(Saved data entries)
▽

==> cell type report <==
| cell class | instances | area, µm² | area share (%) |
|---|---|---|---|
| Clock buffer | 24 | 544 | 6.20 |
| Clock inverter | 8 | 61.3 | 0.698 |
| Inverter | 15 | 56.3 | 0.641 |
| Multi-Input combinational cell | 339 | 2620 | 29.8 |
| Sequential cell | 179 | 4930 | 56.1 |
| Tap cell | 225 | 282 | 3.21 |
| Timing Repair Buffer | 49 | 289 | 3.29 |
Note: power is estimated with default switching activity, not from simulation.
**config.mk**
```make
export PLATFORM = sky130hd
export DESIGN_NAME = motoro3_step_sequencer
export DESIGN_NICKNAME = d
export VERILOG_FILES = /design/src/rtl/motoro3_pkg.sv /design/src/rtl/motoro3_step_timer.sv /design/src/rtl/motoro3_step_sequencer.sv
export SDC_FILE = /design/constraint.sdc
export NUM_CORES = 1
export LEC_CHECK = 0
export ABC_CLOCK_PERIOD_IN_PS = 3900
export CAP_MARGIN = 30
export CORE_ASPECT_RATIO = 0.6
export CORE_UTILIZATION = 40
export DETAILED_ROUTE_END_ITERATION = 10
export GPL_TIMING_DRIVEN = 0
export PLACE_DENSITY = 0.71
export SKIP_LAST_GASP = 1
export SLEW_MARGIN = 20
export SYNTH_ARGS = -nofsm -noshare
export SYNTH_HDL_FRONTEND = slang
export SYNTH_SLANG_ARGS = --single-unit
```
**constraint.sdc**
```tcl
create_clock -name clk -period 3.9 [get_ports clk]
set_input_delay 1.17 -clock clk [delete_from_list [all_inputs] [get_ports clk]]
set_output_delay 1.17 -clock clk [all_outputs]
set_load 0.005 [all_outputs]
```
### src/rtl/snes_video_pkg.sv
// Shared timing defaults, pattern selector and colour type for the synthetic SNES video source.
package snes_video_pkg;

    localparam int DEF_DOT_DIV     = 4;
    localparam int DEF_H_TOTAL     = 341;
    localparam int DEF_H_ACTIVE    = 256;
    localparam int DEF_V_TOTAL     = 262;
    localparam int DEF_V_ACTIVE    = 224;
    localparam int DEF_REFRESH_DOT = 134;
    localparam int DEF_REFRESH_LEN = 40;

    typedef enum logic [1:0] {
        GRADIENT = 2'd0,
        BARS     = 2'd1,
        CHECKER  = 2'd2,
        SOLID    = 2'd3
    } pattern_t;

    typedef logic [14:0] rgb555_t;

endpackage

### src/rtl/snes_video_source_pattern.sv
// Combinational test-pattern generator: maps a dot position and frame number to a 5:5:5 {B,G,R} colour.
module snes_pattern_gen
    import snes_video_pkg::*;
(
    input  logic [7:0] i_hc,
    input  logic [7:0] i_vc,
    input  logic [4:0] i_frame,
    input  pattern_t   i_pattern,
    input  rgb555_t    i_solid,
    output rgb555_t    o_rgb
);

    always_comb begin
        o_rgb = '0;
        case (i_pattern)
            GRADIENT: o_rgb = {i_frame, i_vc[7:3], i_hc[7:3]};
            // Bar index bits 2/1/0 drive B/G/R at full scale.
            BARS:     o_rgb = {{5{i_hc[7]}}, {5{i_hc[6]}}, {5{i_hc[5]}}};
            CHECKER:  o_rgb = (i_hc[3] ^ i_vc[3]) ? 15'h7FFF : 15'h0000;
            SOLID:    o_rgb = i_solid;
            default:  o_rgb = '0;
        endcase
    end

endmodule

### src/rtl/snes_video_source.sv
// Synthetic SNES PPU timing and colour source with frame-sync pause support.
module snes_video_source
    import snes_video_pkg::*;
#(
    parameter int DOT_DIV     = DEF_DOT_DIV,
    parameter int H_TOTAL     = DEF_H_TOTAL,
    parameter int H_ACTIVE    = DEF_H_ACTIVE,
    parameter int V_TOTAL     = DEF_V_TOTAL,
    parameter int V_ACTIVE    = DEF_V_ACTIVE,
    parameter int REFRESH_DOT = DEF_REFRESH_DOT,
    parameter int REFRESH_LEN = DEF_REFRESH_LEN
) (
    input  logic        clk,
    input  logic        reset,
    input  logic        pause,
    input  logic [1:0]  pattern,
    input  logic [14:0] solid_color,
    output logic        dotclk,
    output logic        hblank,
    output logic        vblank,
    output logic [8:0]  xs,
    output logic [8:0]  ys,
    output logic [14:0] rgb5,
    output logic        snes_refresh,
    output logic        frame_start
);

    localparam int PH_W = (DOT_DIV > 2) ? $clog2(DOT_DIV) : 1;
    localparam int HC_W = ($clog2(H_TOTAL) > 8) ? $clog2(H_TOTAL) : 8;
    localparam int VC_W = ($clog2(V_TOTAL) > 8) ? $clog2(V_TOTAL) : 8;
    localparam int RC_W = $clog2(REFRESH_LEN + 1);

    logic [PH_W-1:0] r_ph;
    logic [HC_W-1:0] r_hc;
    logic [VC_W-1:0] r_vc;
    logic            r_field;
    logic [7:0]      r_frame;
    pattern_t        r_pat;
    logic [RC_W-1:0] r_rcnt;
    logic            r_refresh;
    logic            r_dotclk;
    logic            r_hblank;
    logic            r_vblank;
    logic [8:0]      r_xs;
    logic [8:0]      r_ys;
    rgb555_t         r_rgb;
    logic            r_frame_start;

    logic            w_ph_wrap;
    logic            w_hc_wrap;
    logic            w_vc_wrap;
    logic            w_frame_wrap;
    logic [PH_W-1:0] w_ph_n;
    logic [HC_W-1:0] w_hc_n;
    logic [VC_W-1:0] w_vc_n;
    logic            w_field_n;
    logic [7:0]      w_frame_n;
    pattern_t        w_pat_n;
    logic            w_hblank_n;
    logic            w_vblank_n;
    logic            w_dotclk_n;
    logic            w_ref_start;
    rgb555_t         w_pix;

    // Next-state counters; outputs are decoded from these so they track the counters with no lag.
    assign w_ph_wrap    = (r_ph == PH_W'(DOT_DIV - 1));
    assign w_hc_wrap    = (r_hc == HC_W'(H_TOTAL - 1));
    assign w_vc_wrap    = (r_vc == VC_W'(V_TOTAL - 1));
    assign w_frame_wrap = w_ph_wrap & w_hc_wrap & w_vc_wrap;

    assign w_ph_n    = w_ph_wrap ? '0 : r_ph + 1'b1;
    assign w_hc_n    = !w_ph_wrap ? r_hc : (w_hc_wrap ? '0 : r_hc + 1'b1);
    assign w_vc_n    = !(w_ph_wrap && w_hc_wrap) ? r_vc : (w_vc_wrap ? '0 : r_vc + 1'b1);
    assign w_field_n = r_field ^ w_frame_wrap;
    assign w_frame_n = r_frame + {7'd0, w_frame_wrap};
    assign w_pat_n   = w_frame_wrap ? pattern_t'(pattern) : r_pat;

    assign w_hblank_n  = (w_hc_n >= HC_W'(H_ACTIVE));
    assign w_vblank_n  = (w_vc_n >= VC_W'(V_ACTIVE));
    assign w_dotclk_n  = (w_ph_n >= PH_W'(DOT_DIV / 2));
    assign w_ref_start = (w_hc_n == HC_W'(REFRESH_DOT)) && (w_ph_n == '0);

    snes_pattern_gen u_pattern (
        .i_hc      (w_hc_n[7:0]),
        .i_vc      (w_vc_n[7:0]),
        .i_frame   (w_frame_n[4:0]),
        .i_pattern (w_pat_n),
        .i_solid   (solid_color),
        .o_rgb     (w_pix)
    );

    always_ff @(posedge clk or posedge reset) begin
        if (reset) begin
            r_ph          <= '0;
            r_hc          <= '0;
            r_vc          <= '0;
            r_field       <= 1'b0;
            r_frame       <= '0;
            r_pat         <= GRADIENT;
            r_rcnt        <= '0;
            r_refresh     <= 1'b0;
            r_dotclk      <= 1'b0;
            r_hblank      <= 1'b0;
            r_vblank      <= 1'b0;
            r_xs          <= '0;
            r_ys          <= '0;
            r_rgb         <= '0;
            r_frame_start <= 1'b0;
        end else begin
            r_frame_start <= w_frame_wrap && !pause;
            if (!pause) begin
                r_ph     <= w_ph_n;
                r_hc     <= w_hc_n;
                r_vc     <= w_vc_n;
                r_field  <= w_field_n;
                r_frame  <= w_frame_n;
                r_pat    <= w_pat_n;
                r_dotclk <= w_dotclk_n;
                r_hblank <= w_hblank_n;
                r_vblank <= w_vblank_n;
                r_xs     <= {w_hc_n[7:0], w_dotclk_n};
                r_ys     <= {w_field_n, w_vc_n[7:0]};
                // Colour is captured half a dot early so it is settled at the dotclk rising edge.
                if (w_ph_n == PH_W'(DOT_DIV / 2 - 1))
                    r_rgb <= (w_hblank_n || w_vblank_n) ? '0 : w_pix;
                if (w_ref_start) begin
                    r_refresh <= 1'b1;
                    r_rcnt    <= RC_W'(REFRESH_LEN - 1);
                end else if (r_refresh) begin
                    if (r_rcnt == '0)
                        r_refresh <= 1'b0;
                    else
                        r_rcnt <= r_rcnt - 1'b1;
                end
            end
        end
    end

    assign dotclk       = r_dotclk;
    assign hblank       = r_hblank;
    assign vblank       = r_vblank;
    assign xs           = r_xs;
    assign ys           = r_ys;
    assign rgb5         = r_rgb;
    assign snes_refresh = r_refresh;
    assign frame_start  = r_frame_start;

endmodule
### config.mk
export PLATFORM = sky130hd
export DESIGN_NAME = snes_video_source
export DESIGN_NICKNAME = d
export VERILOG_FILES = /design/src/rtl/snes_video_pkg.sv /design/src/rtl/snes_video_source_pattern.sv /design/src/rtl/snes_video_source.sv
export SDC_FILE = /design/constraint.sdc
export NUM_CORES = 1
export LEC_CHECK = 0
export ABC_AREA = 1
export BUFFER_PORTS_ARGS = -buffer_cell sky130_fd_sc_hd__buf_2
export CORE_MARGIN = 1
export CORE_UTILIZATION = 40
export CTS_BUF_LIST = sky130_fd_sc_hd__clkbuf_4
export DETAILED_ROUTE_END_ITERATION = 16
export HOLD_SLACK_MARGIN = 0.03
export SLEW_MARGIN = 25
export SYNTH_ARGS = -nofsm -noshare
export SYNTH_HDL_FRONTEND = slang
export SYNTH_SLANG_ARGS = --single-unit
### constraint.sdc
create_clock -name clk -period 2.05 [get_ports clk]
set_clock_uncertainty 0.2 [all_clocks]
set_input_delay 0.41 -clock clk [delete_from_list [all_inputs] [get_ports clk]]
set_output_delay 0.41 -clock clk [all_outputs]
set_load 0.005 [all_outputs]
==> impl_metrics.json <==
{
  "status": "finished with violations",
  "failed_checks": "setup timing",
  "place_inst": 718,
  "synth-async-reset-ratio": 1.00,
  "post-route-cell-area_um2": 4780,
  "die_area_um2": 9430,
  "timing.rr.end": "rgb5[14]",
  "critPathRequiredTime_ns": 2.16,
  "nNetsFinal": 657,
  "clockBufferDepth": 2,
  "reg2reg_depth": 16,
  "synth_top_area_share": 0.359,
  "vias": 3597,
  "gr-total-overflow": 0,
  "chipHeight_um": 97.1,
  "post-place-ws_ns": -0.239,
  "finalSetupViolations": 24,
  "powerDensity_nw_per_um2": 704,
  "ys_seq_area_frac": 0.359,
  "diodes": 0,
  "crit_path_max_incr_delay_ns": 0.42,
  "r2r_start": "r_hc[1]",
  "drt-total-wl_um": 9470,
  "initial_core_util": 0.415,
  "path_cells": "inv_2 -> ha_4 -> nand2_2 -> inv_2 -> nand2_2 -> nor2_4 -> nand3_4 -> inv_4 -> ha_4 -> ha_4 -> nand3_4 -> xor2_2 -> nor2_1 -> nor2_1 -> nand2_1 -> nand2_1",
  "final_antenna_net_count": 0,
  "die_w_um": 97.1,
  "finalHoldViolations": 0,
  "clock-sinks": 52,
  "final_cells": 736,
  "drc": 0,
  "worst_hold_path.num_cells": 5,
  "fmax_ghz": 0.448,
  "htree_levels": 2,
  "cp_top_family": "simple AND/OR/NAND/NOR gates",
  "crit_top_cell": "ha_4",
  "yosys.area.top_type": "dfrtp_1",
  "startpoint_type": "flop",
  "port_buffers": 57,
  "cts_root_buf": "clkbuf_4",
  "tightest_slew_ns": 0.330,
  "grtUsageTotal": 0.210,
  "tritoncts": "built",
  "wl_per_cell_um": 12.9,
  "irDropWorstVdd_mv": 0.294,
  "tns_ns": -2.85,
  "gp_congestion": 0.826,
  "netlist_area_um2": 3620,
  "synth_cells": 512,
  "total_power_mw": 3.37,
  "synth.net_count": 542,
  "clock_latency_ns": 0.39,
  "period_share": 1.09,
  "synth_edf_count": 0,
  "ys.flop_type": "dfrtp_1",
  "grt_max_degree": 53,
  "critPathBufInv": 3,
  "rsz0062_at_grt": "yes",
  "min_from": "solid_color[2]",
  "crit_path_end_kind": "flop",
  "crit_fanout": 5,
  "ff2ff_setup_slack_ns": -0.18,
  "utilization": 0.548,
  "drtPass1Iterations": 4,
  "post-dp-hpwl_um": 7110,
  "grt_pass1_wl_um": 16300,
  "synth.area.top_cells": "dfrtp_1, nand2_1, nand3_1",
  "row_count": 34,
  "numCtsBuffers": 5,
  "design.portCount": 58,
  "drive_gt1_frac": 0.355,
  "finalMaxSlewViolations": 0,
  "hp-class": "primary input to flop",
  "setup_ws_ns": -0.181,
  "avgSynthCellArea_um2": 7.07,
  "coreArea_um2": 8720,
  "power_leakage_nw": 2.57,
  "cts.reportedPaths.clkPinSlew_ns": 0.16,
  "maxCapViolations": 0,
  "worstPathArrival_ns": 2.34,
  "grt_pass1_vias": 3441,
  "holdWs_ns": 0.0980,
  "synth-warning-count": 0,
  "ys_types": 32,
  "viasPerCell": 4.89,
  "initialDrtViolationCount": 144,
  "area_growth_pct": 32.1,
  "antenna_found_initial": 0,
  "dpl-instance-area_um2": 4440,
  "relSlewSlack": 0.778,
  "ys_ff_latch": 52,
  "fin_crit_ns": 2.23,
  "crit_type": "flop to flop",
  "hold_end": "rgb5[2]",
  "cp_slowest_cell": "dfrtp_1"
}
[flip-flops by register name, summed over array words and instances, names as in the netlist]
register and flops:
vblank 1, frame_start 1, xs 1, r_frame 5, r_vc 9, snes_refresh 1
rgb5 15, r_ph 1, r_pat 2, r_hc 9, r_field 1, r_rcnt 6
[worst min-delay path: stages]
cell	delay, ns
buf_2	0.07
nand2_1	0.04
nand2_1	0.05
nand2_1	0.04
nand2_1	0.05
[cells in the mapped netlist (all sizes together), types with 2 or more instances]
library cell,instances
ha,10
nand3,53
nand2,191
xnor2,5
nor3,2
nand4,7
o21ai,29
clkbuf,6
a21oi,7
nor2,62
xor2,4
buf,16
a21o,2
inv,60
dfrtp,52
[timing repair]
item | in CTS | in global routing
endpoints found under the setup margin | 32 | 33
endpoints found under the hold margin | 52 | 0
hold buffers | 1 | 0
setup buffers | 6 | 2
gates resized for setup | 19 | 29
pin swaps | 7 | 12
cloned | 1 | 0
[routing by layer]
metal | GRT usage | part of all wire
met1 | 0.290 | 0.48
met5 | 0 | 0
met3 | 0.0288 | 0.038
met2 | 0.352 | 0.47
met4 | 0.0459 | 0.010
[cells in the final DEF, fill, tap and decap left out, types with 3 or more instances in the layout]
cell type  instances
nand2_1          163
buf_4             66
buf_2             57
dfrtp_1           52
inv_1             49
nor2_1            44
nand3_1           36
o21ai_0           25
nand2_2           19
inv_2             10
nand3_2           10
nor2_4             9
nand2_4            9
nor2_2             7
nand3_4            7
nand4_1            7
a21oi_1            6
clkbuf_4           6
ha_4               5
xnor2_1            4
ha_1               4
buf_6              4
nor2_8             3
xor2_1             3
[worst max path at each step]
stage	from	endpoint	slack (ns)	depth (start not counted)
final	r_hc[1]	rgb5[14]	-0.18	16
after global routing	r_hc[1]	rgb5[14]	-0.34	16
after CTS	r_hc[0]	rgb5[14]	-0.19	16
after detailed placement	r_hc[1]	rgb5[14]	-0.24	16
after global placement	r_hc[1]	rgb5[14]	-0.22	16
after floorplan	r_hc[0]	rgb5[14]	-0.09	16
[area by class of cell]
| cell class | instances | area [um2] |
|---|---|---|
| clock inverters | 2 | 16.3 |
| fillers | 842 | 3940 |
| flip-flops and latches | 52 | 1300 |
| multi-input cells | 378 | 2200 |
| repair buffers | 129 | 856 |
| well taps | 108 | 135 |
| clock buffers | 6 | 45.0 |
| inverters | 61 | 231 |
[cells by family after synthesis]
group,after synthesis,synth area share
fa+ha+maj,10,0.0346
buf+inv,83,0.107
simple gates,317,0.415
flops,52,0.359
xor+xnor,9,0.0218
compound gates,41,0.0619
[report_power, final]
group	internal [mW]	total (mW)	leakage, nW	switching (mW)
clock	0.151	0.503	0.0319	0.353
sequential	1.16	1.29	0.690	0.131
combinational	0.713	1.58	1.85	0.867
total	2.02	3.37	2.57	1.35
Note: power is estimated with default switching activity, not from simulation.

△

◆ Activity ◆
Reproduce, with no other lines, the one containing "compound gates,41,0.0619" and all lines after it through the end of the data above.

◆ Result ◆
compound gates,41,0.0619
[report_power, final]
group	internal [mW]	total (mW)	leakage, nW	switching (mW)
clock	0.151	0.503	0.0319	0.353
sequential	1.16	1.29	0.690	0.131
combinational	0.713	1.58	1.85	0.867
total	2.02	3.37	2.57	1.35
Note: power is estimated with default switching activity, not from simulation.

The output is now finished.